• Work required: Below are lines of data; count those that contain "winner" and give the total alone.

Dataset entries
#####

### config.mk
export PLATFORM = sky130hd
export DESIGN_NAME = l2_port_arbiter
export DESIGN_NICKNAME = d
export VERILOG_FILES = /design/src/rtl/lc3b_types.sv /design/src/rtl/arb_grant_sel.sv /design/src/rtl/l2_port_arbiter.sv
export SDC_FILE = /design/constraint.sdc
export NUM_CORES = 1
export LEC_CHECK = 0
export BUFFER_PORTS_ARGS = -buffer_cell sky130_fd_sc_hd__buf_2
export CAP_MARGIN = 20
export CELL_PAD_IN_SITES_DETAIL_PLACEMENT = 0
export CELL_PAD_IN_SITES_GLOBAL_PLACEMENT = 2
export CORE_AREA = 2 2 269 271
export CTS_CLUSTER_DIAMETER = 100
export DETAILED_ROUTE_END_ITERATION = 6
export DIE_AREA = 0 0 271 273
export PLACE_DENSITY_LB_ADDON = 0.3
export SLEW_MARGIN = 20
export SYNTH_ARGS = -nofsm -noshare
export SYNTH_HDL_FRONTEND = slang
export SYNTH_SLANG_ARGS = --single-unit
### constraint.sdc
create_clock -name clk -period 6.17 [get_ports clk]
set_input_delay 0.3085 -clock clk [delete_from_list [all_inputs] [get_ports clk]]
set_output_delay 0.3085 -clock clk [all_outputs]
set_load 0.01 [all_outputs]
### src/rtl/lc3b_types.sv
// Shared LC-3b types: word/line widths plus the L2 arbiter state and source enums.
package lc3b_types;

   localparam int WORD_W    = 16;
   localparam int LINE_BITS = 128;

   typedef logic [WORD_W-1:0]    lc3b_word;
   typedef logic [LINE_BITS-1:0] lc3b_datbus;

   typedef enum logic [1:0] {
      IDLE    = 2'd0,
      SERVE_I = 2'd1,
      SERVE_D = 2'd2,
      TURN    = 2'd3
   } arb_state_t;

   typedef enum logic {
      SRC_I = 1'b0,
      SRC_D = 1'b1
   } arb_src_t;

endpackage

### src/rtl/arb_grant_sel.sv
// Combinational winner pick for the L2 port.
// Build option ARB_ROUND_ROBIN_EN: alternate between I and D when both are
// pending; otherwise D has fixed priority unless I has hit its starvation limit.
module arb_grant_sel
   import lc3b_types::*;
(
   input  logic     ic_req,
   input  logic     dc_req,
   input  logic     starve_hit,
   input  arb_src_t rr_last,
   output logic     grant_valid,
   output arb_src_t grant_src
);

`ifdef ARB_ROUND_ROBIN_EN
   logic w_unused_starve;
   assign w_unused_starve = starve_hit;
`else
   logic w_unused_rr;
   assign w_unused_rr = rr_last;
`endif

   // Pick a winner among the pending requesters; a lone requester always wins.
   always_comb begin
      grant_valid = ic_req | dc_req;
      grant_src   = SRC_I;
`ifdef ARB_ROUND_ROBIN_EN
      if (ic_req && dc_req)
         grant_src = (rr_last == SRC_I) ? SRC_D : SRC_I;
      else if (dc_req)
         grant_src = SRC_D;
`else
      if (dc_req && !(ic_req && starve_hit))
         grant_src = SRC_D;
`endif
   end

endmodule

### src/rtl/l2_port_arbiter.sv
// Shares the single L2 port between the I-cache and D-cache miss paths.
// One line transaction at a time; the winner's request is captured at grant
// and held until L2 responds. Build option ARB_ROUND_ROBIN_EN selects
// round-robin arbitration (see arb_grant_sel).
module l2_port_arbiter
   import lc3b_types::*;
#(
   parameter int ADDR_W       = $bits(lc3b_word),
   parameter int LINE_W       = $bits(lc3b_datbus),
   parameter int STARVE_LIMIT = 4
) (
   input  logic              clk,
   input  logic              reset,
   input  logic              ic_read,
   input  logic [ADDR_W-1:0] ic_addr,
   output logic [LINE_W-1:0] ic_rdata,
   output logic              ic_resp,
   input  logic              dc_read,
   input  logic              dc_write,
   input  logic [ADDR_W-1:0] dc_addr,
   input  logic [LINE_W-1:0] dc_wdata,
   output logic [LINE_W-1:0] dc_rdata,
   output logic              dc_resp,
   output logic              l2_read,
   output logic              l2_write,
   output logic [ADDR_W-1:0] l2_addr,
   output logic [LINE_W-1:0] l2_wdata,
   input  logic [LINE_W-1:0] l2_rdata,
   input  logic              l2_resp
);

   localparam int               CNT_W      = $clog2(STARVE_LIMIT + 1);
   localparam logic [CNT_W-1:0] STARVE_MAX = CNT_W'(STARVE_LIMIT);

   arb_state_t        r_state;
   arb_state_t        w_state_nxt;
   arb_src_t          r_rr_last;
   logic [CNT_W-1:0]  r_starve_cnt;
   logic [ADDR_W-1:0] r_addr;
   logic [LINE_W-1:0] r_wdata;
   logic              r_write;

   logic              w_grant_valid;
   arb_src_t          w_grant_src;
   logic              w_grant;
   logic              w_starve_hit;

   assign w_starve_hit = (r_starve_cnt == STARVE_MAX);
   assign w_grant      = (r_state == IDLE) && w_grant_valid;

   arb_grant_sel u_grant_sel (
      .ic_req      (ic_read),
      .dc_req      (dc_read | dc_write),
      .starve_hit  (w_starve_hit),
      .rr_last     (r_rr_last),
      .grant_valid (w_grant_valid),
      .grant_src   (w_grant_src)
   );

   // State register.
   always_ff @(posedge clk or posedge reset) begin
      if (reset) r_state <= IDLE;
      else       r_state <= w_state_nxt;
   end

   // Next state: grant from IDLE, wait for l2_resp, then one TURN bubble.
   always_comb begin
      w_state_nxt = r_state;
      case (r_state)
         IDLE:    if (w_grant_valid) w_state_nxt = (w_grant_src == SRC_D) ? SERVE_D : SERVE_I;
         SERVE_I: if (l2_resp) w_state_nxt = TURN;
         SERVE_D: if (l2_resp) w_state_nxt = TURN;
         default: w_state_nxt = IDLE;
      endcase
   end

   // Capture the winner's address, line and direction at grant; write beats read.
   always_ff @(posedge clk or posedge reset) begin
      if (reset) begin
         r_addr  <= '0;
         r_wdata <= '0;
         r_write <= 1'b0;
      end else if (w_grant) begin
         if (w_grant_src == SRC_D) begin
            r_addr  <= dc_addr;
            r_wdata <= dc_wdata;
            r_write <= dc_write;
         end else begin
            r_addr  <= ic_addr;
            r_wdata <= '0;
            r_write <= 1'b0;
         end
      end
   end

   // Starvation counter (saturating) and last-granted source.
   always_ff @(posedge clk or posedge reset) begin
      if (reset) begin
         r_starve_cnt <= '0;
         r_rr_last    <= SRC_I;
      end else if (w_grant) begin
         r_rr_last <= w_grant_src;
         if (w_grant_src == SRC_D && ic_read) begin
            if (!w_starve_hit) r_starve_cnt <= r_starve_cnt + CNT_W'(1);
         end else begin
            r_starve_cnt <= '0;
         end
      end
   end

   // Outputs: L2 request from capture registers; response steered to the winner only.
   always_comb begin
      l2_read  = 1'b0;
      l2_write = 1'b0;
      l2_addr  = '0;
      l2_wdata = '0;
      ic_resp  = 1'b0;
      ic_rdata = '0;
      dc_resp  = 1'b0;
      dc_rdata = '0;
      case (r_state)
         SERVE_I: begin
            l2_read  = 1'b1;
            l2_addr  = r_addr;
            l2_wdata = r_wdata;
            if (l2_resp) begin
               ic_resp  = 1'b1;
               ic_rdata = l2_rdata;
            end
         end
         SERVE_D: begin
            l2_read  = !r_write;
            l2_write = r_write;
            l2_addr  = r_addr;
            l2_wdata = r_wdata;
            if (l2_resp) begin
               dc_resp  = 1'b1;
               dc_rdata = l2_rdata;
            end
         end
         default: ;
      endcase
   end

endmodule

==> impl_metrics.py <==
metrics = {
    "detailed_routing": {
        "drt-vias-per-instance": 3.90,
        "wl_per_cell_um": 21.6,
        "vias": 10100,
        "dr.pass1.iters": 7,
        "drtIter0Drc": 568,
        "ant_nets": 0,
        "drc": 0,
        "postRouteWirelength_um": 55900,
    },
    "placed_design": {
        "place_hpwl_um": 42700,
        "place.gp.congestion": 0.958,
        "dp_cells": 2443,
        "io_buffers": 697,
    },
    "critical_path": {
        "cp-endpoint": "l2_wdata[114]",
        "path_max_fanout": 85,
        "cp-startpoint": "r_state[0]$_DFFE_PP0P_",
        "worst-setup-path-type": "flip-flop to output pin",
        "crit_path_end_kind": "output pin",
        "max_stage_delay_ps": 700,
        "arrival_ps": 2890,
        "cp.depth": 5,
        "timing.rr.end": "r_wdata[67]$_DFFE_PP0P_",
        "reg2reg_depth": 7,
        "crit_chain": "inv_1, ha_4, buf_4, and2_1, buf_2",
        "cp_top_family": "buffers and inverters",
        "cp.required_ps": 5860,
        "reg2reg_slack_ps": 3440,
        "r2r_start": "r_starve_cnt[0]$_DFFE_PP0P_",
        "worst-path-buf-inv": 3,
        "crit_slowest_cell": "buf_4",
        "startpoint_type": "flip-flop",
    },
    "sta": {
        "setup_tns_ps": 0,
        "rsz0062_at_grt": "false",
        "slew_headroom_pct": 39.1,
        "whs_ps": -0.00155,
        "drv_slew": 0,
        "clock.fmax_ghz": 0.312,
        "hold_violations": 1,
        "setup_viol": 0,
        "period_minus_slack_ps": 3200,
        "tightest_slew_ps": 914,
        "clock_skew_ps": 12.8,
        "fin_crit_sh_pct": 51.9,
    },
    "clock_tree": {
        "cts_buffer_depth": 2,
        "ctsHoldBuffers": 106,
        "cts.sinks": 150,
        "clockRootBuffer": "clkbuf_16",
        "post_cts.repair.setup_buffers": 0,
        "clk_pin_slew_ps": 70,
        "clock_latency_ps": 490,
        "cts_tree": "built",
        "htree_num_levels": 4,
        "cts-resized-gates": 0,
        "cts_buffers": 17,
    },
    "global_routing": {
        "grt_overflow": 0,
        "antenna_found_initial": 23,
        "grt_pass1_vias": 9987,
        "grt_util_all_layers_pct": 14.4,
        "grt_pass1_wl_um": 76700,
        "grt_max_degree": 132,
    },
    "logic_synthesis": {
        "syn-instance-count": 898,
        "yosysUniqueCellTypes": 28,
        "yosys_warnings": 0,
        "ys.flop_type": "dfrtp_1",
        "yosys_register_bits": 150,
        "synth.area.top_cells": "dfrtp_1 44%, and3_1 19%, a22o_1 13%",
        "synth_seq_area_share_pct": 43.9,
        "netlist_area_um2": 8560,
        "synth_async_sr_flop_share_pct": 100,
        "synth_edf_count": 0,
        "synth_top_area_share_pct": 43.9,
        "synth.avg_cell_area_um2": 9.53,
        "synth_top_cell_by_area": "dfrtp_1",
        "syn_nets": 1198,
    },
    "outcome": {
        "violations": "hold timing",
        "status": "complete, but fails checks",
    },
    "floorplanning": {
        "core_area_um2": 71000,
        "die_w_um": 271,
        "die_h_um": 273,
        "dieArea_um2": 74000,
        "fp-row-count": 98,
        "start_util_pct": 12.1,
        "ios": 698,
    },
    "power": {
        "leakage_nw": 8.55,
        "cellPowerDensity_nw_per_um2": 453,
        "max-vdd-ir-drop_uv": 423,
    },
    "hold_path": {
        "hp-class": "input pin to async pin",
    },
    "layout": {
        "fin_cells": 2594,
        "layout-drive-gt1-share_pct": 45.8,
        "fin_nets": 1919,
        "area_growth_pct": 69.8,
    },
    "job": {
        "cap_violations": 0,
    },
}
placed cells by master, fill, tap and decap left out, types with 2 or more instances in the layout:
cell	instances
inv_1	7
ha_4	3
inv_8	3
nor2_1	20
nand3_1	16
and2_1	147
inv_6	5
buf_6	2
clkinv_2	3
diode_2	12
dfrtp_1	150
o21ai_0	20
and3_1	257
a22o_1	129
buf_2	696
a21oi_1	2
clkbuf_16	17
a32o_1	2
buf_4	8
dlygate4sd3_1	106
a31oi_1	16
o21a_1	2
clkinv_4	3
ha_1	3
sequential cells by signal, summed over array words and instances (netlist names):
signal        count
r_addr           16
r_starve_cnt      3
r_state           2
r_wdata         128
r_write           1
per-stage QoR:
stage | setup slack (ps) | area (um2) | util [%] | total power, mW | hold slack [ps]
after detailed placement | 2900 | 12800 | 18.1 | 5.50 | 482
after global placement | 2910 | 12800 | 18.1 | 5.54 | 480
after global routing | 2730 | 14500 | 20.4 | 7.08 | 10.3
final | 2970 | 14500 | 20.5 | 6.59 | -0.00155
after CTS | 2840 | 14500 | 20.4 | 6.70 | 0.612
after floorplan | 1830 | 8560 | - | 3.92 | 441
cell usage after synthesis (2+ instances only):
cell type and instances:
and3_1 258, nand3_1 16, ha_1 6, buf_4 9, buf_6 12, a32o_1 2
nor2_1 20, dfrtp_1 150, o21ai_0 20, o21a_1 2, buf_2 8, a21oi_1 2
a31oi_1 16, and2_1 147, inv_1 8, a22o_1 129, clkbuf_1 82
per-layer routing:
metal	share of wire, %	GRT usage, %	vias up	wire length [um]
li1	-	-	4682	-
met1	41	17.3	4944	22900
met2	49	24.9	413	27700
met3	7.4	4.25	62	4130
met4	1.9	4.25	14	1060
met5	0.20	0	-	110
power by group:
part | internal (mW) | switching [mW]
sequential | 1.44 | 0.254
clock | 0.575 | 0.504
combinational | 1.57 | 2.24
total | 3.59 | 3.00
how the worst min path moves through the flow:
stage | endpoint | slack, ps
final | r_wdata[115]$_DFFE_PP0P_ | -0.002
after global routing | r_wdata[64]$_DFFE_PP0P_ | 10
after floorplan | r_wdata[100]$_DFFE_PP0P_ | 440
after CTS | r_wdata[47]$_DFFE_PP0P_ | 0.6
after detailed placement | r_wdata[88]$_DFFE_PP0P_ | 480
after global placement | r_wdata[38]$_DFFE_PP0P_ | 480
cell families after synthesis:
family / share of synthesized area (%)
AO/OA/AOI/OAI: 16.5
flip-flops: 43.9
buffers and inverters: 6.84
adder cells (fa/ha/maj): 0.877
AND/OR/NAND/NOR: 31.9
final cells by class:
class	count	area, um2
Fill cell	8045	56500
Timing Repair Buffer	814	4670
Multi-Input combinational cell	628	4270
Sequential cell	150	3750
Tap cell	950	1190
Clock buffer	18	439
Clock inverter	14	138
Inverter	8	37.5
Antenna cell	12	30.0
No activity file was read; power rests on OpenSTA's default activity.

#####

• Answer space: 5